The core kernel components of OCFS2 consist of several loadable modules that handle file system operations and clustering. The primary module, ocfs2, implements the file system logic, including extent-based allocation and journaling. Clustering is managed by ocfs2_dlm, the distributed lock manager, which coordinates access across nodes, and ocfs2_dlmfs, a specialized file system for exposing DLM resources via the VFS layer. Additional stacking modules include ocfs2_stack_o2cb for the in-kernel O2CB cluster stack and support for userdlm in userspace DLM configurations, enabling flexible deployment options.
OCFS2 depends on specific kernel configuration options for compilation and runtime support. The CONFIG_OCFS2_FS option must be enabled (as built-in or module) during kernel build to include the file system support, while clustering requires CONFIG_CONFIGFS_FS and related options for the O2CB stack. It integrates seamlessly with the Linux Virtual File System (VFS) layer, providing POSIX-compliant operations such as read, write, and directory traversal, while extending them with cluster-aware locking to maintain consistency across nodes.
To ensure interoperability, OCFS2 maintains backward compatibility in its on-disk format and cluster protocol, allowing newer kernels to mount and operate on volumes created by older versions without data loss. This is enforced through feature flags categorized as compatible (features ignorable by older kernels), incompatible (preventing mounts if unsupported), and read-only compatible (allowing read-only access).

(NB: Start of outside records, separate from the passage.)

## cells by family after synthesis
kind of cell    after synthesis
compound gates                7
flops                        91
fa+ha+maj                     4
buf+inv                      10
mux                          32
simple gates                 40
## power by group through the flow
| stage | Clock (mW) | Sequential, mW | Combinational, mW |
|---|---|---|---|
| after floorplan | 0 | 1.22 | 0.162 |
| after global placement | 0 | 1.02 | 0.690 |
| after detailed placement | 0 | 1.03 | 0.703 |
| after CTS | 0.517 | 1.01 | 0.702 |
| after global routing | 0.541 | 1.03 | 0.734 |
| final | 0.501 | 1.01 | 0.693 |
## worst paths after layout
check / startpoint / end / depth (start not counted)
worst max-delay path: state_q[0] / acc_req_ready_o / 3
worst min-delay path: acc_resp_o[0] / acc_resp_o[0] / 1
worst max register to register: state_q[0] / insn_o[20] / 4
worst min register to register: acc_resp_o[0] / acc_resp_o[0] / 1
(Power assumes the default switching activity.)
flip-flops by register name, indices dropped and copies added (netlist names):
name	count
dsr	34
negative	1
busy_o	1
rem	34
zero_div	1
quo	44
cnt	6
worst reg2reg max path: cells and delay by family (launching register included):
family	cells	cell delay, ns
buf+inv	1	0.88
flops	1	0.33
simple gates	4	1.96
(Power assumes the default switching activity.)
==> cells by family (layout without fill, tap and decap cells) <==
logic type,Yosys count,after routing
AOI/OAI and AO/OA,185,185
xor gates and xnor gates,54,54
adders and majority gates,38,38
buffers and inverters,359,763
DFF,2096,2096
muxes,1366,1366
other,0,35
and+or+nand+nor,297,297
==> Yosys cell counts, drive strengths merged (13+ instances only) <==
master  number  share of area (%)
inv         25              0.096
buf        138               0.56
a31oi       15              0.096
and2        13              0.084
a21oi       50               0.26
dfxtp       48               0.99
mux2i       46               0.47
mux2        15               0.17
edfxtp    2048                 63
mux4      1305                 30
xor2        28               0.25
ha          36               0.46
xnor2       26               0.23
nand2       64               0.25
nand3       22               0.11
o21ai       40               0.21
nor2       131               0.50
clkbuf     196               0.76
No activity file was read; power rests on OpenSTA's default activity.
`src/design/ofdm_pkg.sv`:
```
`default_nettype none

package ofdm_pkg;

    localparam int NUM_SC = 64;
    localparam int SC_IDX_W = 6;
    localparam int IQ_W = 16;
    localparam int NUM_DATA_SC = 48;

    // bit 0 is DC, bits 1..26 are +1..+26, bits 38..63 are -26..-1
    localparam logic [NUM_SC-1:0] SC_MASK =
        64'b1111111111111111111111111100000000000111111111111111111111111110;
    // pilots at -7, -21, +21, +7
    localparam logic [NUM_SC-1:0] PILOT_MASK =
        64'b0000001000000000000010000000000000000000001000000000000010000000;
    localparam logic [NUM_SC-1:0] DATA_SC_MASK = SC_MASK ^ PILOT_MASK;

    // reference bit per subcarrier, a set bit means the LTS value is -1
    localparam logic [NUM_SC-1:0] LTS_REF =
        64'b0000101001100000010100110000000000000000010101100111110101001100;

    localparam int CONS_SCALE_SHIFT = 10;
    localparam int PROD_W = 34;
    localparam int QUO_W = PROD_W + CONS_SCALE_SHIFT;

    typedef struct packed {
        logic signed [IQ_W-1:0] i;
        logic signed [IQ_W-1:0] q;
    } iq_sample_t;

endpackage

`default_nettype wire
```
`src/design/eq_ctrl_pkg.sv`:
```
`default_nettype none

package eq_ctrl_pkg;

    typedef enum logic [2:0] {
        S_LTS,
        S_WAIT_CHAN,
        S_ACCEPT,
        S_MULT,
        S_DIVIDE,
        S_OUTPUT
    } eq_state_t;

    localparam int DIV_LATENCY = ofdm_pkg::QUO_W + 1;

endpackage

`default_nettype wire

```
`src/design/iq_stream_if.sv`:
```
`timescale 1ns/1ps
`default_nettype none

interface iq_stream_if;

    logic                 valid;
    logic                 ready;
    ofdm_pkg::iq_sample_t data;

    modport source (
        output valid,
        output data,
        input  ready
    );

    modport sink (
        input  valid,
        input  data,
        output ready
    );

endinterface

`default_nettype wire

```
`src/design/equalizer_ctrl.sv`:
```
`timescale 1ns/1ps
`default_nettype none

module equalizer_ctrl (
    input  wire logic                               clock,
    input  wire logic                               reset,
    input  wire logic                               enable_i,
    input  wire logic                               in_valid_i,
    output logic                                    in_ready_o,
    input  wire ofdm_pkg::iq_sample_t               in_sample_i,
    iq_stream_if.source                             lts,
    input  wire logic                               chan_valid_i,
    output logic [ofdm_pkg::SC_IDX_W-1:0]           rd_index_o,
    input  wire ofdm_pkg::iq_sample_t               chan_i,
    output logic                                    mult_start_o,
    output ofdm_pkg::iq_sample_t                    mult_sample_o,
    output ofdm_pkg::iq_sample_t                    mult_chan_o,
    input  wire logic                               mult_done_i,
    input  wire logic signed [ofdm_pkg::PROD_W-1:0] prod_i_i,
    input  wire logic signed [ofdm_pkg::PROD_W-1:0] prod_q_i,
    input  wire logic signed [ofdm_pkg::PROD_W-1:0] mag_sq_i,
    output logic                                    div_start_o,
    output logic signed [ofdm_pkg::QUO_W-1:0]       dividend_i_o,
    output logic signed [ofdm_pkg::QUO_W-1:0]       dividend_q_o,
    output logic signed [ofdm_pkg::PROD_W-1:0]      divisor_o,
    input  wire logic                               div_done_i,
    input  wire logic signed [ofdm_pkg::IQ_W-1:0]   quotient_i_i,
    input  wire logic signed [ofdm_pkg::IQ_W-1:0]   quotient_q_i,
    output logic                                    flush_o,
    output logic                                    out_valid_o,
    input  wire logic                               out_ready_i,
    output ofdm_pkg::iq_sample_t                    out_sample_o,
    output logic                                    out_last_o
);
    import ofdm_pkg::*;
    import eq_ctrl_pkg::*;

    eq_state_t           state;
    logic                enable_d;
    logic [SC_IDX_W-1:0] sc_cnt;
    logic [SC_IDX_W-1:0] data_cnt;
    iq_sample_t          sample_q;
    logic                accept;

    // falling edge of enable restarts from the first training symbol
    assign flush_o = enable_d && !enable_i;

    assign lts.valid  = (state == S_LTS) && enable_i && in_valid_i && !chan_valid_i;
    assign lts.data   = in_sample_i;
    assign in_ready_o = enable_i && ((state == S_LTS) ? lts.ready : (state == S_ACCEPT));
    assign accept     = (state == S_ACCEPT) && enable_i && in_valid_i;

    assign rd_index_o    = sc_cnt;
    assign mult_start_o  = (state == S_WAIT_CHAN);
    assign mult_sample_o = sample_q;
    assign mult_chan_o   = chan_i;

    // product scaled up before the division by |h|^2
    assign div_start_o  = (state == S_MULT) && mult_done_i;
    assign dividend_i_o = {prod_i_i, {CONS_SCALE_SHIFT{1'b0}}};
    assign dividend_q_o = {prod_q_i, {CONS_SCALE_SHIFT{1'b0}}};
    assign divisor_o    = mag_sq_i;

    always_ff @(posedge clock) begin
        if (reset) begin
            enable_d <= 1'b0;
        end else begin
            enable_d <= enable_i;
        end
    end

    always_ff @(posedge clock) begin
        if (reset || flush_o) begin
            state       <= S_LTS;
            sc_cnt      <= '0;
            data_cnt    <= '0;
            out_valid_o <= 1'b0;
            out_last_o  <= 1'b0;
        end else begin
            case (state)
                S_LTS: begin
                    if (chan_valid_i) begin
                        state <= S_ACCEPT;
                    end
                end
                S_ACCEPT: begin
                    if (accept) begin
                        sc_cnt <= sc_cnt + 1'b1;
                        if (DATA_SC_MASK[sc_cnt]) begin
                            state <= S_WAIT_CHAN;
                        end
                    end
                end
                // channel read is on its way, multiply launches here
                S_WAIT_CHAN: state <= S_MULT;
                S_MULT: begin
                    if (mult_done_i) begin
                        state <= S_DIVIDE;
                    end
                end
                S_DIVIDE: begin
                    if (div_done_i) begin
                        out_valid_o <= 1'b1;
                        out_last_o  <= (data_cnt == SC_IDX_W'(NUM_DATA_SC - 1));
                        if (data_cnt == SC_IDX_W'(NUM_DATA_SC - 1)) begin
                            data_cnt <= '0;
                        end else begin
                            data_cnt <= data_cnt + 1'b1;
                        end
                        state <= S_OUTPUT;
                    end
                end
                S_OUTPUT: begin
                    if (out_ready_i) begin
                        out_valid_o <= 1'b0;
                        out_last_o  <= 1'b0;
                        state       <= S_ACCEPT;
                    end
                end
                default: state <= S_LTS;
            endcase
        end
    end

    always_ff @(posedge clock) begin
        if (accept) begin
            sample_q <= in_sample_i;
        end
        if ((state == S_DIVIDE) && div_done_i) begin
            out_sample_o <= {quotient_i_i, quotient_q_i};
        end
    end

    assert property (@(posedge clock) disable iff (reset || flush_o)
        out_valid_o && !out_ready_i |=> out_valid_o && $stable(out_sample_o));

endmodule

`default_nettype wire

```
`src/flat_wrapper.sv`:
```
// flat-port wrapper written by rule: the top's interface ports become plain ports
module equalizer_ctrl_flat import ofdm_pkg::*; import eq_ctrl_pkg::*;
  (clock, reset, enable_i, in_valid_i, in_ready_o, in_sample_i, chan_valid_i, rd_index_o, chan_i, mult_start_o, mult_sample_o, mult_chan_o, mult_done_i, prod_i_i, prod_q_i, mag_sq_i, div_start_o, dividend_i_o, dividend_q_o, divisor_o, div_done_i, quotient_i_i, quotient_q_i, flush_o, out_valid_o, out_ready_i, out_sample_o, out_last_o, lts_valid, lts_data, lts_ready);
  iq_stream_if lts_i ();
  input  wire logic clock;
  input  wire logic reset;
  input  wire logic enable_i;
  input  wire logic in_valid_i;
  output logic in_ready_o;
  input  wire ofdm_pkg::iq_sample_t in_sample_i;
  input  wire logic chan_valid_i;
  output logic [ofdm_pkg::SC_IDX_W-1:0] rd_index_o;
  input  wire ofdm_pkg::iq_sample_t chan_i;
  output logic mult_start_o;
  output ofdm_pkg::iq_sample_t mult_sample_o;
  output ofdm_pkg::iq_sample_t mult_chan_o;
  input  wire logic mult_done_i;
  input  wire logic signed [ofdm_pkg::PROD_W-1:0] prod_i_i;
  input  wire logic signed [ofdm_pkg::PROD_W-1:0] prod_q_i;
  input  wire logic signed [ofdm_pkg::PROD_W-1:0] mag_sq_i;
  output logic div_start_o;
  output logic signed [ofdm_pkg::QUO_W-1:0] dividend_i_o;
  output logic signed [ofdm_pkg::QUO_W-1:0] dividend_q_o;
  output logic signed [ofdm_pkg::PROD_W-1:0] divisor_o;
  input  wire logic div_done_i;
  input  wire logic signed [ofdm_pkg::IQ_W-1:0] quotient_i_i;
  input  wire logic signed [ofdm_pkg::IQ_W-1:0] quotient_q_i;
  output logic flush_o;
  output logic out_valid_o;
  input  wire logic out_ready_i;
  output ofdm_pkg::iq_sample_t out_sample_o;
  output logic out_last_o;
  output wire logic [$bits(lts_i.valid)-1:0] lts_valid;
  output wire logic [$bits(lts_i.data)-1:0] lts_data;
  input wire logic [$bits(lts_i.ready)-1:0] lts_ready;
  assign lts_valid = lts_i.valid;
  assign lts_data = lts_i.data;
  assign lts_i.ready = lts_ready;
  equalizer_ctrl u_core (.clock(clock), .reset(reset), .enable_i(enable_i), .in_valid_i(in_valid_i), .in_ready_o(in_ready_o), .in_sample_i(in_sample_i), .lts(lts_i), .chan_valid_i(chan_valid_i), .rd_index_o(rd_index_o), .chan_i(chan_i), .mult_start_o(mult_start_o), .mult_sample_o(mult_sample_o), .mult_chan_o(mult_chan_o), .mult_done_i(mult_done_i), .prod_i_i(prod_i_i), .prod_q_i(prod_q_i), .mag_sq_i(mag_sq_i), .div_start_o(div_start_o), .dividend_i_o(dividend_i_o), .dividend_q_o(dividend_q_o), .divisor_o(divisor_o), .div_done_i(div_done_i), .quotient_i_i(quotient_i_i), .quotient_q_i(quotient_q_i), .flush_o(flush_o), .out_valid_o(out_valid_o), .out_ready_i(out_ready_i), .out_sample_o(out_sample_o), .out_last_o(out_last_o));
endmodule
```
`config.mk`:
```
export PLATFORM = sky130hd
export DESIGN_NAME = equalizer_ctrl_flat
export DESIGN_NICKNAME = d
export VERILOG_FILES = /design/src/design/ofdm_pkg.sv /design/src/design/eq_ctrl_pkg.sv /design/src/design/iq_stream_if.sv /design/src/design/equalizer_ctrl.sv /design/src/flat_wrapper.sv
export SDC_FILE = /design/constraint.sdc
export NUM_CORES = 1
export LEC_CHECK = 0
export BUFFER_PORTS_ARGS = -buffer_cell sky130_fd_sc_hd__buf_2
export CORE_AREA = 2 2 183 185
export DETAILED_ROUTE_END_ITERATION = 8
export DIE_AREA = 0 0 185 187
export PLACE_DENSITY_LB_ADDON = 0.15
export SLEW_MARGIN = 20
export SYNTH_ARGS = -nofsm -noshare
export SYNTH_HDL_FRONTEND = slang
export SYNTH_SLANG_ARGS = --single-unit
```
`constraint.sdc`:
```
create_clock -name clock -period 3.91 [get_ports clock]
set_input_delay 0.5865 -clock clock [delete_from_list [all_inputs] [get_ports clock]]
set_output_delay 0.5865 -clock clock [all_outputs]
set_load 0.01 [all_outputs]
```
==> run_results.csv, run 1 <==
group,metric,value,unit
logic_synthesis,synthMuxAreaShare,1.15,%
timing,worst_slew_pin_slew,0.505,ns
clock_tree,clk_latency,0.34,ns
global_routing,grtUsageMet2,14.9,%
placed_design,dpl.hpwl,13800,µm
finish,fillers,3706,
finish,final_common_cell,"buf_2",
route,dr.pass1.iters,4,
timing,rsz0062_at_grt,"no",
timing,fin_crit,2.61,ns
floorplanning,die_h,187,µm
worst_setup_path,worst-setup-path-type,"reg2reg",
logic_synthesis,synth_top_family_by_area,"buffers and inverters",
logic_synthesis,synth_area_leaders,"edfxtp_1 43%, buf_4 31%, dfxtp_1 8.5%",
logic_synthesis,yosysTopAreaCell,"edfxtp_1",
worst_setup_path,r2r_slack,1.30,ns
timing,fmax,383,MHz
timing,maxSlewHeadroom,66.3,%
power_and_ir_drop,totalPowerFinal,1.96,mW
logic_synthesis,synth-main-ff-cell,"edfxtp_1",
logic_synthesis,ys_ff_latch,83,
finish,final_area,4870,µm²
finish,multi_input_area,787,µm²
logic_synthesis,synth_compound_area_share,3.78,%
timing,hold_viol_final,0,
route,drc,0,
route,vias_per_cell,3.10,
route,final_antenna_net_count,0,
clock_tree,hold_buffers,0,
placed_design,numPortBuffers,181,
global_routing,antenna_found_initial,1,
global_routing,met3_usage,9.44,%
logic_synthesis,yosys.area.top_type_share,43.0,%
logic_synthesis,seq_area_frac_synth,51.5,%
logic_synthesis,syn_area,4470,µm²
floorplanning,dieArea,34600,µm²
timing,fin_crit_sh,66.7,%
finish,drive_gt1_share,48.6,%
run_status,status,"finished, final reports clean",
route,finalWirelength,16100,µm
timing,setup_viol,0,
clock_tree,clock-sinks,83,
placed_design,place_area,4600,µm²
logic_synthesis,ys_types,45,
route,routed-via-count,2696,
logic_synthesis,synthSimpleGateAreaFrac,8.93,%
route,wl_per_cell,18.5,µm
global_routing,grt.busiest_layer,"met2",
worst_setup_path,cp-startpoint,"u_core.state[1]",
global_routing,grt_pass1_wl,20900,µm
logic_synthesis,synth-async-reset-ratio,0,%
clock_tree,cts_tree,"done",
worst_setup_path,critPathLaunchType,"flop",
worst_setup_path,cp.arrival,2.89,ns
run,max_cap_violations,0,
worst_setup_path,reg2reg_from,"u_core.state[1]",
logic_synthesis,synth-xor-area-share,1.37,%
finish,final_cell_mix,"181 x buf_2, 64 x edfxtp_1, 20 x conb_1",
logic_synthesis,ys_warn_count,0,
clock_tree,cts-root-buf,"clkbuf_16",
timing,finalSetupTns,0,ns
global_routing,grtUsageMet1,5.73,%
clock_tree,postCtsSetupBuffers,0,
clock_tree,numCtsBuffers,9,
finish,syn_to_final_growth,9.01,%
floorplanning,initial_core_util,13.6,%
floorplanning,coreArea,32900,µm²
floorplanning,pin_count,470,
logic_synthesis,synth_cells,396,
worst_setup_path,critical_path_required,4.19,ns
finish,utilization,14.8,%
finish,final-seq-area,2300,µm²
finish,nets,626,
power_and_ir_drop,cellPowerDensity,403,nW/µm²
timing,finalClockSkew,0.00960,ns
power_and_ir_drop,p_leak,1.94,nW
worst_setup_path,reg2reg_depth,6,
timing,drv_slew,0,
worst_setup_path,worstSetupEndpointType,"flop",
logic_synthesis,synth_fa_ha_area_share,0.560,%
floorplanning,fp-row-count,67,
logic_synthesis,avgSynthCellArea,11.3,µm²
placed_design,routabilityCongestion,0.806,
finish,diodes,0,
worst_hold_path,min_path_type,"in2reg",
global_routing,gr-total-overflow,0,
worst_setup_path,crit_fanout,13,
clock_tree,clkTransAtPathRegs,0.07,ns
power_and_ir_drop,peakVddDrop,0.000149,V
clock_tree,max-clock-path-buffers,2,
route,drtIter0Drc,146,
clock_tree,cts_resized,0,
floorplanning,die_w,185,µm
global_routing,track_usage,8.73,%
timing,hold_slack,0.417,ns
clock_tree,h-tree-depth,3,
global_routing,grt_max_degree,39,
logic_synthesis,synth-edff-count,64,
global_routing,grt_pass1_vias,2571,
[power breakdown]
part	switching [mW]	internal [mW]	total, mW	leakage (nW)
logic	0.113	0.0777	0.190	1.09
clock network	0.350	0.430	0.780	0.125
registers	0.0194	0.975	0.994	0.731
total	0.482	1.48	1.96	1.94
[cell usage after synthesis (2+ instances only)]
| cell type | n |
|---|---|
| a211o_1 | 2 |
| a21oi_1 | 9 |
| buf_4 | 186 |
| clkbuf_1 | 4 |
| dfxtp_1 | 19 |
| edfxtp_1 | 64 |
| ha_1 | 2 |
| inv_1 | 9 |
| mux2i_1 | 4 |
| nand2_1 | 15 |
| nand2b_1 | 2 |
| nand3_1 | 7 |
| nand3b_1 | 2 |
| nand4_1 | 4 |
| nor2_1 | 14 |
| nor2b_1 | 3 |
| nor3_1 | 7 |
| nor4b_1 | 3 |
| o21ai_0 | 6 |
| or3_1 | 4 |
| xnor2_1 | 3 |
| xor2_1 | 4 |
[per-layer routing]
metal / vias up / wire (µm) / part of all wire (%)
li1: 1180 / - / -
met1: 1151 / 3930 / 24
met2: 333 / 7740 / 48
met3: 32 / 3980 / 25
met4: 0 / 455 / 2.8
met5: - / 0 / 0
[flip-flops by register name (all words and copies together) (netlist names), named ones only]
name and cells:
u_core.out_last_o 1, u_core.enable_d 1, u_core.data_cnt 6, u_core.out_sample_o 32, u_core.rd_index_o 6, u_core.state 3
u_core.out_valid_o 1, u_core.mult_sample_o 32
[how the worst min path moves through the flow]
stage | startpoint | endpoint | slack, ns | cells after the start
2_1_floorplan | u_core.data_cnt[5] | u_core.data_cnt[5] | 0.47 | 2
3_3_place_gp | u_core.out_valid_o | u_core.out_valid_o | 0.48 | 2
3_5_place_dp | u_core.out_valid_o | u_core.out_valid_o | 0.48 | 2
4_1_cts | quotient_q_i[11] | u_core.out_sample_o[11] | 0.39 | 1
5_1_grt | quotient_i_i[12] | u_core.out_sample_o[28] | 0.40 | 1
6_report | quotient_q_i[11] | u_core.out_sample_o[11] | 0.42 | 1
[area by class of cell]
| type | instances | share of cell area [%] |
|---|---|---|
| clock buffer | 10 | 4.70 |
| clock inverter | 6 | 0.847 |
| inverter | 9 | 0.693 |
| multi-input combinational | 131 | 16.1 |
| sequential | 83 | 47.2 |
| tap | 448 | 11.5 |
| timing repair buffer | 183 | 18.9 |
[cells by family (layout without fill, tap and decap cells)]
kind of cell	after synthesis	after routing
AOI/OAI and AO/OA	26	26
xor gates and xnor gates	7	7
and+or+nand+nor	71	71
DFF	83	83
adders and majority gates	2	2
muxes	5	5
buffers and inverters	201	208
other	1	20
[critical path, cell delays in order (launching register included)]
cell and delay, ns:
dfxtp_1 0.60, or3b_4 0.52, nor4_4 0.35, mux2i_1 0.32, o311ai_1 0.15, a222oi_1 0.39, o311a_1 0.21
[stage by stage]
step | std cells | setup slack [ns]
2_1_floorplan | 415 | 0.697
3_3_place_gp | 854 | 1.42
3_5_place_dp | 854 | 1.37
4_1_cts | 870 | 1.36
5_1_grt | 870 | 1.16
6_report | 870 | 1.30
No activity file was read; power rests on OpenSTA's default activity.
==> inputs of run 2 (changes only) <==
- clock period: 3.91 -> 2.21 ns (I/O delays scaled with it)
==> run 2 against run 1 <==
Core utilization up 0.43 points. Register-to-register slack lost 1.2 ns. Clock power is 110% higher. Maximum frequency increased by 26%. Cell area grew 2.9%. Largest cell class unchanged.
==> run_results.csv, run 2 (synthesis results as in run 1) <==
group,metric,value,unit
floorplanning,dieArea,34600,µm²
worst_setup_path,cp.arrival,2.31,ns
global_routing,grtUsageMet2,16.6,%
worst_setup_path,critical_path_required,2.44,ns
route,vias_per_cell,3.09,
floorplanning,die_w,185,µm
finish,drive_gt1_share,50.9,%
power_and_ir_drop,peakVddDrop,0.000317,V
route,finalWirelength,16900,µm
global_routing,grtUsageMet1,5.62,%
finish,final_common_cell,"buf_2",
route,dr.pass1.iters,4,
worst_hold_path,hold_depth,1,
finish,syn_to_final_growth,12.2,%
finish,final-seq-area,2300,µm²
worst_setup_path,r2r_slack,0.13,ns
worst_setup_path,critPathLaunchType,"flop",
power_and_ir_drop,p_leak,2.02,nW
finish,multi_input_area,795,µm²
worst_setup_path,max_stage_delay,0.48,ns
finish,final_cell_mix,"181 x buf_2, 64 x edfxtp_1, 20 x conb_1",
placed_design,place_area,4690,µm²
route,drtIter0Drc,168,
run_status,status,"finished, final reports clean",
clock_tree,clock-sinks,83,
clock_tree,clk_latency,0.35,ns
finish,fillers,3707,
finish,final_area,5020,µm²
power_and_ir_drop,cellPowerDensity,748,nW/µm²
clock_tree,cts-root-buf,"clkbuf_16",
worst_hold_path,min_path_type,"in2reg",
global_routing,track_usage,9.32,%
timing,rsz0062_at_grt,"no",
clock_tree,cts_tree,"done",
clock_tree,numCtsBuffers,9,
floorplanning,pin_count,470,
worst_setup_path,crit_fanout,7,
clock_tree,h-tree-depth,3,
global_routing,met3_usage,10.4,%
run,max_cap_violations,0,
clock_tree,max-clock-path-buffers,2,
global_routing,antenna_found_initial,1,
timing,hold_viol_final,0,
global_routing,grt.busiest_layer,"met2",
clock_tree,clkTransAtPathRegs,0.07,ns
route,routed-via-count,2720,
floorplanning,fp-row-count,67,
floorplanning,initial_core_util,13.6,%
worst_setup_path,worst-setup-path-type,"reg2reg",
floorplanning,coreArea,32900,µm²
clock_tree,postCtsSetupBuffers,0,
worst_hold_path,min-delay-start,"quotient_q_i[5]",
clock_tree,cts_resized,0,
placed_design,numPortBuffers,181,
global_routing,grt_pass1_vias,2649,
route,wl_per_cell,19.2,µm
placed_design,routabilityCongestion,0.840,
timing,fmax,482,MHz
worst_hold_path,whs_endpoint,"u_core.out_sample_o[5]",
route,final_antenna_net_count,0,
placed_design,dpl.hpwl,14900,µm
floorplanning,die_h,187,µm
timing,finalClockSkew,0.0137,ns
global_routing,gr-total-overflow,0,
finish,nets,636,
worst_setup_path,worstSetupEndpointType,"flop",
timing,setup_ws,0.134,ns
placed_design,post-place-ws,0.113,ns
worst_setup_path,reg2reg_depth,6,
timing,setup_viol,0,
worst_setup_path,reg2reg_from,"u_core.rd_index_o[0]",
worst_setup_path,crit_chain,"ha_1, nand3b_1, or3_1, o311ai_1, a222oi_1, o311a_1",
global_routing,grt_max_degree,28,
clock_tree,hold_buffers,0,
route,drc,0,
global_routing,grt_pass1_wl,22000,µm
worst_setup_path,critPathSlowestCell,"dfxtp_1",
timing,fin_crit_sh,93.9,%
timing,drv_slew,0,
timing,fin_crit,2.08,ns
[run 2: cell types whose count changed in the layout (fill, tap and decap cells not counted), moves of 2 or more]
| cell | before | now |
|---|---|---|
| inv_6 | 1 | 3 |
| clkinvlp_4 | 3 | 1 |
| bufinv_16 | 0 | 2 |
| nand2_2 | 0 | 2 |
| buf_4 | 2 | 12 |
| nand2_1 | 15 | 13 |
[run 2: area by class of cell]
type / instances / share of cell area, %
timing repair buffer: 193 / 19.9
clock buffer: 9 / 4.49
sequential: 83 / 45.9
tap: 448 / 11.2
inverter: 9 / 0.748
clock inverter: 7 / 1.92
multi-input combinational: 131 / 15.8
antenna: 1 / 0.0499
[run 2: critical path: cells and delay by family (launching register included)]
kind / cells / cell delay, ns
adders and majority gates: 1 / 0.33
and+or+nand+nor: 2 / 0.56
DFF: 1 / 0.48
AOI/OAI and AO/OA: 3 / 0.58
[run 2: routing by layer]
layer,part of all wire [%],vias to the layer above,wire [µm]
li1,-,1200,-
met1,22,1193,3720
met2,52,304,8700
met3,25,21,4170
met4,1.5,2,257
met5,0.23,-,39
[run 2: per-stage QoR]
step | util, % | hold WS, ns | power, mW | setup TNS (ns) | cells
detailed placement | 14.3 | 0.469 | 2.16 | 0 | 864
floorplan | - | 0.403 | 2.29 | -0.664 | 415
CTS | 15.3 | 0.129 | 3.84 | 0 | 880
global placement | 14.3 | 0.477 | 2.16 | 0 | 864
global route | 15.3 | 0.133 | 3.93 | 0 | 880
finish | 15.3 | 0.157 | 3.75 | 0 | 881
[run 2: power by group]
part / internal [mW] / total [mW] / leakage [nW] / switching, mW
Combinational: 0.157 / 0.384 / 1.13 / 0.227
Sequential: 1.72 / 1.74 / 0.732 / 0.0130
Clock: 0.998 / 1.63 / 0.161 / 0.635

These flags, stored in the superblock, detect mismatches and avoid corruption during mixed-version cluster operations.
OCFS2 is enabled by default in kernel configurations for major Linux distributions, including Oracle Linux (via Unbreakable Enterprise Kernel), SUSE Linux Enterprise (with High Availability Extension), and available in Red Hat Enterprise Linux (though not officially supported by Red Hat), where it is compiled as a module or built-in depending on the distribution's packaging.[7] Recent enhancements in Linux kernel 6.10, released in July 2024, include optimizations for write I/O performance, reducing unnecessary extent searches in fragmented scenarios by orders of magnitude, and fixes for random read issues identified through file system testing suites.
User-Space Tools
The ocfs2-tools package contains a suite of command-line utilities for formatting, tuning, checking, and managing OCFS2 file systems in user space.[4] It is typically installed via package managers such asyum install ocfs2-tools on Oracle Linux distributions and requires version 1.8.0 or later for full feature support, including global heartbeat.[4] These tools operate externally to the kernel, enabling administrators to prepare and maintain shared cluster volumes without direct kernel intervention.
The mkfs.ocfs2 utility formats block devices into OCFS2 file systems, specifying parameters like block size (from 512 bytes to 4 KB), cluster size (from 4 KB to 1 MB), and the number of node slots (up to 255 for cluster mode).[4] For example, the command mkfs.ocfs2 -L label -N 4 -C 1M /dev/sdb1 creates a volume labeled "label" with 4 node slots and a 1 MB cluster size, supporting volumes up to 16 TB.[4] This tool initializes the on-disk layout essential for cluster-wide access.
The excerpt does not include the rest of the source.